## TASK PROMPT
When you reach the line containing "9.6 | 219 |" in the entries below, begin reproducing lines exactly, and stop once the line containing "after global routing: 0.3452 / 1.041" is done.

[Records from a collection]

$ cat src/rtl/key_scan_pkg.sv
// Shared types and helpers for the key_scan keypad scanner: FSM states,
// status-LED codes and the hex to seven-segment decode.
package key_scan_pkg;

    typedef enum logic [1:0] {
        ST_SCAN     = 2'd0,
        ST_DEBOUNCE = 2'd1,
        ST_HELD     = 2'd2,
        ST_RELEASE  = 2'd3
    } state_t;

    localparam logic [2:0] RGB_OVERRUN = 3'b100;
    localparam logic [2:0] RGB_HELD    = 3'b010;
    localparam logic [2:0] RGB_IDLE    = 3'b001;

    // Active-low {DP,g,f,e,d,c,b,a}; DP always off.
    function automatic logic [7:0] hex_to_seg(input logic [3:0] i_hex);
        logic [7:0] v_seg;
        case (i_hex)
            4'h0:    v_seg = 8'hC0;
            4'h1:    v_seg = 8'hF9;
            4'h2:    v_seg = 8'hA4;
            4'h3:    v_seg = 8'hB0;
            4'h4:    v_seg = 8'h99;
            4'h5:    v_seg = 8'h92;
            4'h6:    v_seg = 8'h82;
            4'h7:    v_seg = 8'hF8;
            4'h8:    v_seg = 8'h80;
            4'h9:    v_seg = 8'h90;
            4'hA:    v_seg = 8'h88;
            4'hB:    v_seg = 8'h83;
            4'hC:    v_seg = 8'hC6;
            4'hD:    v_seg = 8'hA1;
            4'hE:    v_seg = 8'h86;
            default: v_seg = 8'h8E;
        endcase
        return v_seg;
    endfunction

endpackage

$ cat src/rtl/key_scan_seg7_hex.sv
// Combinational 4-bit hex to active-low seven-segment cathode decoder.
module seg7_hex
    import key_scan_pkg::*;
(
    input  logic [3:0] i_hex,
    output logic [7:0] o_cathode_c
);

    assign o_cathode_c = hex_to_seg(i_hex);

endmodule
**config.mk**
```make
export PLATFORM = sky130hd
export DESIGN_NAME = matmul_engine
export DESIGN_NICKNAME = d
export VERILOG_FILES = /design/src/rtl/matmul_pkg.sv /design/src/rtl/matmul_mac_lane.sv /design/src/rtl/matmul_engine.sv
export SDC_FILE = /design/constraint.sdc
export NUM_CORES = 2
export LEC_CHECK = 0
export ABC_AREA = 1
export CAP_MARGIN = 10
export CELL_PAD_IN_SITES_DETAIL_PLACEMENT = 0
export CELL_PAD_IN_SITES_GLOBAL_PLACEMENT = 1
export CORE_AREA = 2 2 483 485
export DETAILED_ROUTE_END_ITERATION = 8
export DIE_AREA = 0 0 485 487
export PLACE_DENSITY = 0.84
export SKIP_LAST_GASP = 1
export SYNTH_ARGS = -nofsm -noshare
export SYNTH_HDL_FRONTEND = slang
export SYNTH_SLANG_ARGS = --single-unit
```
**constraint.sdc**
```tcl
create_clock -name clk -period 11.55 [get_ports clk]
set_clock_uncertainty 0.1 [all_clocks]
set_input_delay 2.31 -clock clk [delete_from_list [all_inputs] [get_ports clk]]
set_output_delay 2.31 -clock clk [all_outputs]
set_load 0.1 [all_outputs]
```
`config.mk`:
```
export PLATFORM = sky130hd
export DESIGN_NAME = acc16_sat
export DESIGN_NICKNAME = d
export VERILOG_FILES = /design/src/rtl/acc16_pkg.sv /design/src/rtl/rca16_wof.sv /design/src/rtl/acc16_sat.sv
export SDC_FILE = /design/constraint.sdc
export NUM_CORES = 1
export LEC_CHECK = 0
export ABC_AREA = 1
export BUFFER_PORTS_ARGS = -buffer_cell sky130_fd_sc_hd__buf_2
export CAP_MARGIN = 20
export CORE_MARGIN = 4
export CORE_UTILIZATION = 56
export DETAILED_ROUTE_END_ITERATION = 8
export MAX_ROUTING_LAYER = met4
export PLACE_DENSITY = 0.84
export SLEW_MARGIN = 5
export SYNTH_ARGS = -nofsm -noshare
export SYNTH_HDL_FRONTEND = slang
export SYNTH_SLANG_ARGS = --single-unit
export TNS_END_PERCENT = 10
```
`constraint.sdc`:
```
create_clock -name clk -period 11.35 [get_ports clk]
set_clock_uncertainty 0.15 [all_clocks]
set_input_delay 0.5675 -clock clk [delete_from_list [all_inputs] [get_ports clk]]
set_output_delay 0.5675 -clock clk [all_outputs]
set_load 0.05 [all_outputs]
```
==
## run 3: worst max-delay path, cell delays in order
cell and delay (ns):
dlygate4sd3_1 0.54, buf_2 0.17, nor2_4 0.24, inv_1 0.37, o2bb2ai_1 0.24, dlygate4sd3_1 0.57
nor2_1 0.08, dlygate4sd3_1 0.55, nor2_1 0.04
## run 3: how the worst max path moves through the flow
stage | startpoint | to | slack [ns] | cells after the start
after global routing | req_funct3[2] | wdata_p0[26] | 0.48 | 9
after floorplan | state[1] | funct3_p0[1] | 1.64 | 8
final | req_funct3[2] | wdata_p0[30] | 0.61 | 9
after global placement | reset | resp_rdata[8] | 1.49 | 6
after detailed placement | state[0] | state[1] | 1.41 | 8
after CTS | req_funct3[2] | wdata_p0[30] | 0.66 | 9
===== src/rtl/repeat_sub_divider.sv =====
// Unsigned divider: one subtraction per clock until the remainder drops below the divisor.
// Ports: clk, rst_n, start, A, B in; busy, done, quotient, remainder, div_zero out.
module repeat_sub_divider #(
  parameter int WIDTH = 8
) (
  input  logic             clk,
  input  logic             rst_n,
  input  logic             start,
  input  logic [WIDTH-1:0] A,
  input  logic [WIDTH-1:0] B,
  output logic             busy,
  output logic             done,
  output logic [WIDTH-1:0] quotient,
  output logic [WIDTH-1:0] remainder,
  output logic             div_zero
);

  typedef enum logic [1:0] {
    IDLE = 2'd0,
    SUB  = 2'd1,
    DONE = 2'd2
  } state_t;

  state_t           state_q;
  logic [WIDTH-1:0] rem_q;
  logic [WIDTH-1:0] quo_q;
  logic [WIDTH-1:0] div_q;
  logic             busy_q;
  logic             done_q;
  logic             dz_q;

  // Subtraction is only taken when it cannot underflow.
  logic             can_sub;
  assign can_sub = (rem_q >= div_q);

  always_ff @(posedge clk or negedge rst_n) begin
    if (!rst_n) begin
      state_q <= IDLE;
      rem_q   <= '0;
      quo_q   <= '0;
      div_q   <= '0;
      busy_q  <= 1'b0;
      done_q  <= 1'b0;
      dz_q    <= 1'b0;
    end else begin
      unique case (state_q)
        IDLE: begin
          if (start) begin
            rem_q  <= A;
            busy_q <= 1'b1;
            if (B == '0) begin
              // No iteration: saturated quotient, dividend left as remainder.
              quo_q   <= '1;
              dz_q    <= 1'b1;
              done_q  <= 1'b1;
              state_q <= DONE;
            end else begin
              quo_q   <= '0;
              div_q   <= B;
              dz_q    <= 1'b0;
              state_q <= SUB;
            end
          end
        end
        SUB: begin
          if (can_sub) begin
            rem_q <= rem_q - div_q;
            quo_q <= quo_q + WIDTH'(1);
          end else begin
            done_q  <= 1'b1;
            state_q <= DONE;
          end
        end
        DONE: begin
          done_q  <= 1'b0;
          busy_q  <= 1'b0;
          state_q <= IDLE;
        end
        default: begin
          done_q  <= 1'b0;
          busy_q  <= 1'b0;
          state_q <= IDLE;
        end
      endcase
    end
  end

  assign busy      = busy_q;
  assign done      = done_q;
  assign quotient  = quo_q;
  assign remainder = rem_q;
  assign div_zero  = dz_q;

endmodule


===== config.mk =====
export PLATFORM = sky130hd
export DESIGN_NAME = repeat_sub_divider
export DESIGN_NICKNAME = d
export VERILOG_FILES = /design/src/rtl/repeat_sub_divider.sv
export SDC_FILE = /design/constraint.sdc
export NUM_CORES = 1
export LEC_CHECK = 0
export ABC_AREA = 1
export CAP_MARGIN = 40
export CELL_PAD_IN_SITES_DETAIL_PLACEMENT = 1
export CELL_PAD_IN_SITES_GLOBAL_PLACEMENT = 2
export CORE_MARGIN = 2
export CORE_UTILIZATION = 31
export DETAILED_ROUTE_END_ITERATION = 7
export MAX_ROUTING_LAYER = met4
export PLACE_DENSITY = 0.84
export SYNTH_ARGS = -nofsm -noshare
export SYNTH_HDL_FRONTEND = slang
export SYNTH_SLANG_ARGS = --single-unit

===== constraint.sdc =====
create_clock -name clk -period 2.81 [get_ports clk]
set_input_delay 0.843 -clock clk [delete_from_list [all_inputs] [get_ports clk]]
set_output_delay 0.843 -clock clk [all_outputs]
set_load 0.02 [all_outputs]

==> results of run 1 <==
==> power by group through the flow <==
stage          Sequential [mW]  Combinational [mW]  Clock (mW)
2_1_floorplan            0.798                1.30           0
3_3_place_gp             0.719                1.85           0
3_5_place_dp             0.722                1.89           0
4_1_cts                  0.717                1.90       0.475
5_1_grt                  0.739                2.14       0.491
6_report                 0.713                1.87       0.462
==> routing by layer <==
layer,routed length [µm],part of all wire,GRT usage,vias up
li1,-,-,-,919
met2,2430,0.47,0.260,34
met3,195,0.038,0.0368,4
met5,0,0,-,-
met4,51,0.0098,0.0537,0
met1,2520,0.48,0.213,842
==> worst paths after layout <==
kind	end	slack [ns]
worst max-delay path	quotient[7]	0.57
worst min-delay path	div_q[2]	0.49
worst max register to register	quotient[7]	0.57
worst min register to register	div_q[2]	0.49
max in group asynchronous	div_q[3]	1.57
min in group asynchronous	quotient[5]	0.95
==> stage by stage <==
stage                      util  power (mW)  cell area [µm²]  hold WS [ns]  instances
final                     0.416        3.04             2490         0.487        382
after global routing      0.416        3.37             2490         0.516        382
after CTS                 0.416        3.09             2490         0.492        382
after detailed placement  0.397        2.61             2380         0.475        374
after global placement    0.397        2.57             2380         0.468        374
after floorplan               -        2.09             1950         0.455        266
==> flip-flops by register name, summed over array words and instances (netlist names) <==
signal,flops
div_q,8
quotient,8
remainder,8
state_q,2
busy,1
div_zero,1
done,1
--
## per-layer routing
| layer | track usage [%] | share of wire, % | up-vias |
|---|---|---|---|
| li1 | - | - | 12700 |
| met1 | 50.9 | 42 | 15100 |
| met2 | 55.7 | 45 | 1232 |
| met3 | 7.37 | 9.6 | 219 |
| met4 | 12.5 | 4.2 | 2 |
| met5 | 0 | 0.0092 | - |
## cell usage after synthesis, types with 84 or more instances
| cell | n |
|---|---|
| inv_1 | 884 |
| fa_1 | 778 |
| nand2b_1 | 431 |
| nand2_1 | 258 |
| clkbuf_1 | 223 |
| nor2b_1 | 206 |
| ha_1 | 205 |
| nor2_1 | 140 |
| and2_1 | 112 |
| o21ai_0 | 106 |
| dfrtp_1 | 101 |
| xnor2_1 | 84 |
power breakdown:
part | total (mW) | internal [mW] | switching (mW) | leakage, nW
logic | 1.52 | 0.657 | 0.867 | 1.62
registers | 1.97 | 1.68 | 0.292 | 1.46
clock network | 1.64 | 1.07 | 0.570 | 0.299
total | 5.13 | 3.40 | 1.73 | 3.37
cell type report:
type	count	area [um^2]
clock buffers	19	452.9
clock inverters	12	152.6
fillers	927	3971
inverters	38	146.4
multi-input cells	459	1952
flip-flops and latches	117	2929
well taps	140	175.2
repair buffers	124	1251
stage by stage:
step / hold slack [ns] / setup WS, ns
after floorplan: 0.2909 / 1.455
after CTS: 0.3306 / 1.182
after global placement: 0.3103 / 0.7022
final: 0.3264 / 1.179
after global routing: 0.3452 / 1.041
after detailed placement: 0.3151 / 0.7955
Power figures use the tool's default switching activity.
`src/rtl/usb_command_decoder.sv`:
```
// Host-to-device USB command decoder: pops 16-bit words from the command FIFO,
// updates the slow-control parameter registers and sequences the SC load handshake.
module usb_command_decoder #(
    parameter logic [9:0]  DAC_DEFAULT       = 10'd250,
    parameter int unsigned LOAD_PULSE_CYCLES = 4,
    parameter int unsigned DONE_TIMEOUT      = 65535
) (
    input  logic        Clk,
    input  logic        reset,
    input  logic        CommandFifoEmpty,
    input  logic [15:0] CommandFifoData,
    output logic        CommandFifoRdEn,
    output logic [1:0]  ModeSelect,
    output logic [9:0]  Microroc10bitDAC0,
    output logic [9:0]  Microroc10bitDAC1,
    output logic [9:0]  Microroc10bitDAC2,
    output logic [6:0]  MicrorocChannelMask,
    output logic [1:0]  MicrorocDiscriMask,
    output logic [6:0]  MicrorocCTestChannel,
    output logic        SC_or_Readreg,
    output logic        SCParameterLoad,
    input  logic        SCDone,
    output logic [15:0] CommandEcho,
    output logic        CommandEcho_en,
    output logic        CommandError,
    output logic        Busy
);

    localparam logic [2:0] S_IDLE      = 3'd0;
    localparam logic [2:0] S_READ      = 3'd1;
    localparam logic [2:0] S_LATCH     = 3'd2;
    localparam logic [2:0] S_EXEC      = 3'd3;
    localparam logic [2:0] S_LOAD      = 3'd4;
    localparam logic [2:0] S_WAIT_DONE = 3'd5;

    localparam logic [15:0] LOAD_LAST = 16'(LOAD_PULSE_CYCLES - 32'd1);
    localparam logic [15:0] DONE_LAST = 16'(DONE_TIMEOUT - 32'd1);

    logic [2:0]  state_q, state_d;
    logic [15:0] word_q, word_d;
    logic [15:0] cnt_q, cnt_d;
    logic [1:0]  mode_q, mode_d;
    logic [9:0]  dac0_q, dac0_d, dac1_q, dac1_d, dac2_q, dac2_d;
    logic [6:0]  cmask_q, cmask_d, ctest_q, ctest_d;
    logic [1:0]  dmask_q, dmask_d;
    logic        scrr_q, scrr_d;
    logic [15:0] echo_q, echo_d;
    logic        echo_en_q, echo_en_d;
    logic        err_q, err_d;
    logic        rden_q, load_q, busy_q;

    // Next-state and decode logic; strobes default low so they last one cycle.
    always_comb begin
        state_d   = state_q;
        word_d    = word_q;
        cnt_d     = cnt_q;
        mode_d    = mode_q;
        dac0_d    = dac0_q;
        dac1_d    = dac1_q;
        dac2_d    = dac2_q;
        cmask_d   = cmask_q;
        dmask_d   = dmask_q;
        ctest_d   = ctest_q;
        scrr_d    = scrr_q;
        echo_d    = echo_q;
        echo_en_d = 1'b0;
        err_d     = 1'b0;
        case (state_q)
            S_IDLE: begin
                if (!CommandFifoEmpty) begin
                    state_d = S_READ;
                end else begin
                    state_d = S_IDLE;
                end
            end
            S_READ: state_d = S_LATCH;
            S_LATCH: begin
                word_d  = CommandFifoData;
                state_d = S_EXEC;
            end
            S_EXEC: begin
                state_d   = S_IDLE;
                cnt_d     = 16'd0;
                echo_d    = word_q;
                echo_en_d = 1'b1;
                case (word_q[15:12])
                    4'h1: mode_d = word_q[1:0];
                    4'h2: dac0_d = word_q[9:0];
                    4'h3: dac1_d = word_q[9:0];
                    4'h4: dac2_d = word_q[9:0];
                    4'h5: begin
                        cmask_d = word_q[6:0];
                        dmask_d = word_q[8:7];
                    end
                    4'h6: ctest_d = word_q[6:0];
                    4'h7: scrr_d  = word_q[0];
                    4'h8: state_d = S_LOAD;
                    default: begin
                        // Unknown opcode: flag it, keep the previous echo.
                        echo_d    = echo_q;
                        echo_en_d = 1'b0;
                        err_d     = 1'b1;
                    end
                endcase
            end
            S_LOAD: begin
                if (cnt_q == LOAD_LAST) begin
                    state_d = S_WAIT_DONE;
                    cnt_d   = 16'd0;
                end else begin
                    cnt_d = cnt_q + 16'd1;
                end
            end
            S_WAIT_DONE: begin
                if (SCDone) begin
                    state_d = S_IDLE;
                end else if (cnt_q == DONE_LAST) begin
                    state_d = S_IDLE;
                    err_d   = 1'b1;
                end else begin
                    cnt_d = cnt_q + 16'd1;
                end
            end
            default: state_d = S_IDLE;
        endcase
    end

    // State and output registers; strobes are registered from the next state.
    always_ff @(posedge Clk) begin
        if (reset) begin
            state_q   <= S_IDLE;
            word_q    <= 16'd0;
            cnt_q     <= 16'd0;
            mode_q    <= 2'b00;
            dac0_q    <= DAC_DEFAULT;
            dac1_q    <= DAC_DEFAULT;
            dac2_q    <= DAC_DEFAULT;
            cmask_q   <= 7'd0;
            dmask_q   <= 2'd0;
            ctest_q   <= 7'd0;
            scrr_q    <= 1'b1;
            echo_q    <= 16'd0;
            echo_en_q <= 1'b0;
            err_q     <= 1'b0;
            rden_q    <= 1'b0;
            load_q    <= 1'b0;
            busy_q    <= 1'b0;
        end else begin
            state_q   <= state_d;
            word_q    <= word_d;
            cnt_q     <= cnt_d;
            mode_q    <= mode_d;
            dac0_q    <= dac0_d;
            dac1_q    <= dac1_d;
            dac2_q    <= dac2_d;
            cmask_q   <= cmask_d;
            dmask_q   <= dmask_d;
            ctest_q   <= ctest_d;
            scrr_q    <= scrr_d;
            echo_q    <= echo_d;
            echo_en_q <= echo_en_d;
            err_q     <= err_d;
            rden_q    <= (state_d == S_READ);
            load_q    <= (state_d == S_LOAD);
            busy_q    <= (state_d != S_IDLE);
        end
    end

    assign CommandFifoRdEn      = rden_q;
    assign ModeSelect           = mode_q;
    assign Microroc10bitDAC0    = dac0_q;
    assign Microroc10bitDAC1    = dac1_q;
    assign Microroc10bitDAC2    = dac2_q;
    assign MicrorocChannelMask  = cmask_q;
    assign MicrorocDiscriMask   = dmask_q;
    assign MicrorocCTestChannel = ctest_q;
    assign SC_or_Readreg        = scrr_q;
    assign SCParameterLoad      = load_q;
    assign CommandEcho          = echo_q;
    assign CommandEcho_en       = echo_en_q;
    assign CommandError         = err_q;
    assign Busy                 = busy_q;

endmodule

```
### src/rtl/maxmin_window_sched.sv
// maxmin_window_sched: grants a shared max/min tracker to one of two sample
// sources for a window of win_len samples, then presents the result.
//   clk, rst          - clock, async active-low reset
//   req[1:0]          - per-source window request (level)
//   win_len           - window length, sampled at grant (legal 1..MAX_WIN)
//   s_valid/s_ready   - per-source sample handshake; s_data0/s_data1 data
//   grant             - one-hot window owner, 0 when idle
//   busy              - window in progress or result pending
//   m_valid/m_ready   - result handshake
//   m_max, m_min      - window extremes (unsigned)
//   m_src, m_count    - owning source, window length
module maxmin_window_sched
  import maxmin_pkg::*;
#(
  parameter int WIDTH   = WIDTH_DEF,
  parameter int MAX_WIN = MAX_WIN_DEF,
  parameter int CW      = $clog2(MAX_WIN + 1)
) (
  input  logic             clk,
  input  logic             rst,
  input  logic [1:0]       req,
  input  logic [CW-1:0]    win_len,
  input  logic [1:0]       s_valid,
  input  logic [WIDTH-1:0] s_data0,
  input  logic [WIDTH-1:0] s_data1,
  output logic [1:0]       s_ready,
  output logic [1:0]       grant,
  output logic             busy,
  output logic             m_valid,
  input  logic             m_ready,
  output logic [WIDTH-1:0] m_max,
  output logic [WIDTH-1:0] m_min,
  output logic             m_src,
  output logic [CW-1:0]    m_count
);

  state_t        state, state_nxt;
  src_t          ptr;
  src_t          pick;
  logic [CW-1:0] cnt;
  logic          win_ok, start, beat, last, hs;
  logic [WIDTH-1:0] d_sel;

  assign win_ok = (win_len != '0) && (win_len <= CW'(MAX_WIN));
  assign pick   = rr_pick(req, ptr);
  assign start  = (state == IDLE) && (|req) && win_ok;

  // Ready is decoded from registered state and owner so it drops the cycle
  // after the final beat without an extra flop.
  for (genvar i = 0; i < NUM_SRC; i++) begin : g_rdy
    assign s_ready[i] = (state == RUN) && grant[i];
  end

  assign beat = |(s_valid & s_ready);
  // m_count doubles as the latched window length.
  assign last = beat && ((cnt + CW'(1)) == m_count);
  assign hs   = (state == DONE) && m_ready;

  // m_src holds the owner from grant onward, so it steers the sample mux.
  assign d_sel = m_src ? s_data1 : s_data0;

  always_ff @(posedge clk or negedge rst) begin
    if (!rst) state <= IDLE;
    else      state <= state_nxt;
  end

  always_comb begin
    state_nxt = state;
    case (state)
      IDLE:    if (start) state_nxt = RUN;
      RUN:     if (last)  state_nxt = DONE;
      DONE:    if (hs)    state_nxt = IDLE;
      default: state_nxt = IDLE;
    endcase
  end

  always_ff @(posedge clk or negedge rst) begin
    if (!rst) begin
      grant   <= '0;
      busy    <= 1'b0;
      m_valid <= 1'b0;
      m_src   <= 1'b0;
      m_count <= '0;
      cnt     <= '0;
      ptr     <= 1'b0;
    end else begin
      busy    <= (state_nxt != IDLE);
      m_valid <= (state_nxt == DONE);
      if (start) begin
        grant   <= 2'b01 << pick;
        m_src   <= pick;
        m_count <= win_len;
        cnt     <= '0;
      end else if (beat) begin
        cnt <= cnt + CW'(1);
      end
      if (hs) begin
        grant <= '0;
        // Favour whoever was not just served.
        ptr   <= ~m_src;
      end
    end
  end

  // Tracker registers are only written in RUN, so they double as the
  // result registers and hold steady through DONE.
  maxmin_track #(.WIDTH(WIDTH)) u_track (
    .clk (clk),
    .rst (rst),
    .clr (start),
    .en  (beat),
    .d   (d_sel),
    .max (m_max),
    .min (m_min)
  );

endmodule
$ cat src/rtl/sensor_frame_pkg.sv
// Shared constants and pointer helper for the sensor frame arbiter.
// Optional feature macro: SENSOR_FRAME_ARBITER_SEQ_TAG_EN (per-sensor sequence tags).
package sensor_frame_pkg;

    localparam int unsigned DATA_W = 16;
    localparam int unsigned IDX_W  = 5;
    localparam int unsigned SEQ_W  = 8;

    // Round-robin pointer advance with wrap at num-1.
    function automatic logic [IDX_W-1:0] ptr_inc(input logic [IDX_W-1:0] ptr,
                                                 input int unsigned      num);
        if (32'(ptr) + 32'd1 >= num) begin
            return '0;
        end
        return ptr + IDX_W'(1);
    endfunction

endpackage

## SOLUTION BELOW
| met3 | 7.37 | 9.6 | 219 |
| met4 | 12.5 | 4.2 | 2 |
| met5 | 0 | 0.0092 | - |
## cell usage after synthesis, types with 84 or more instances
| cell | n |
|---|---|
| inv_1 | 884 |
| fa_1 | 778 |
| nand2b_1 | 431 |
| nand2_1 | 258 |
| clkbuf_1 | 223 |
| nor2b_1 | 206 |
| ha_1 | 205 |
| nor2_1 | 140 |
| and2_1 | 112 |
| o21ai_0 | 106 |
| dfrtp_1 | 101 |
| xnor2_1 | 84 |
power breakdown:
part | total (mW) | internal [mW] | switching (mW) | leakage, nW
logic | 1.52 | 0.657 | 0.867 | 1.62
registers | 1.97 | 1.68 | 0.292 | 1.46
clock network | 1.64 | 1.07 | 0.570 | 0.299
total | 5.13 | 3.40 | 1.73 | 3.37
cell type report:
type	count	area [um^2]
clock buffers	19	452.9
clock inverters	12	152.6
fillers	927	3971
inverters	38	146.4
multi-input cells	459	1952
flip-flops and latches	117	2929
well taps	140	175.2
repair buffers	124	1251
stage by stage:
step / hold slack [ns] / setup WS, ns
after floorplan: 0.2909 / 1.455
after CTS: 0.3306 / 1.182
after global placement: 0.3103 / 0.7022
final: 0.3264 / 1.179
after global routing: 0.3452 / 1.041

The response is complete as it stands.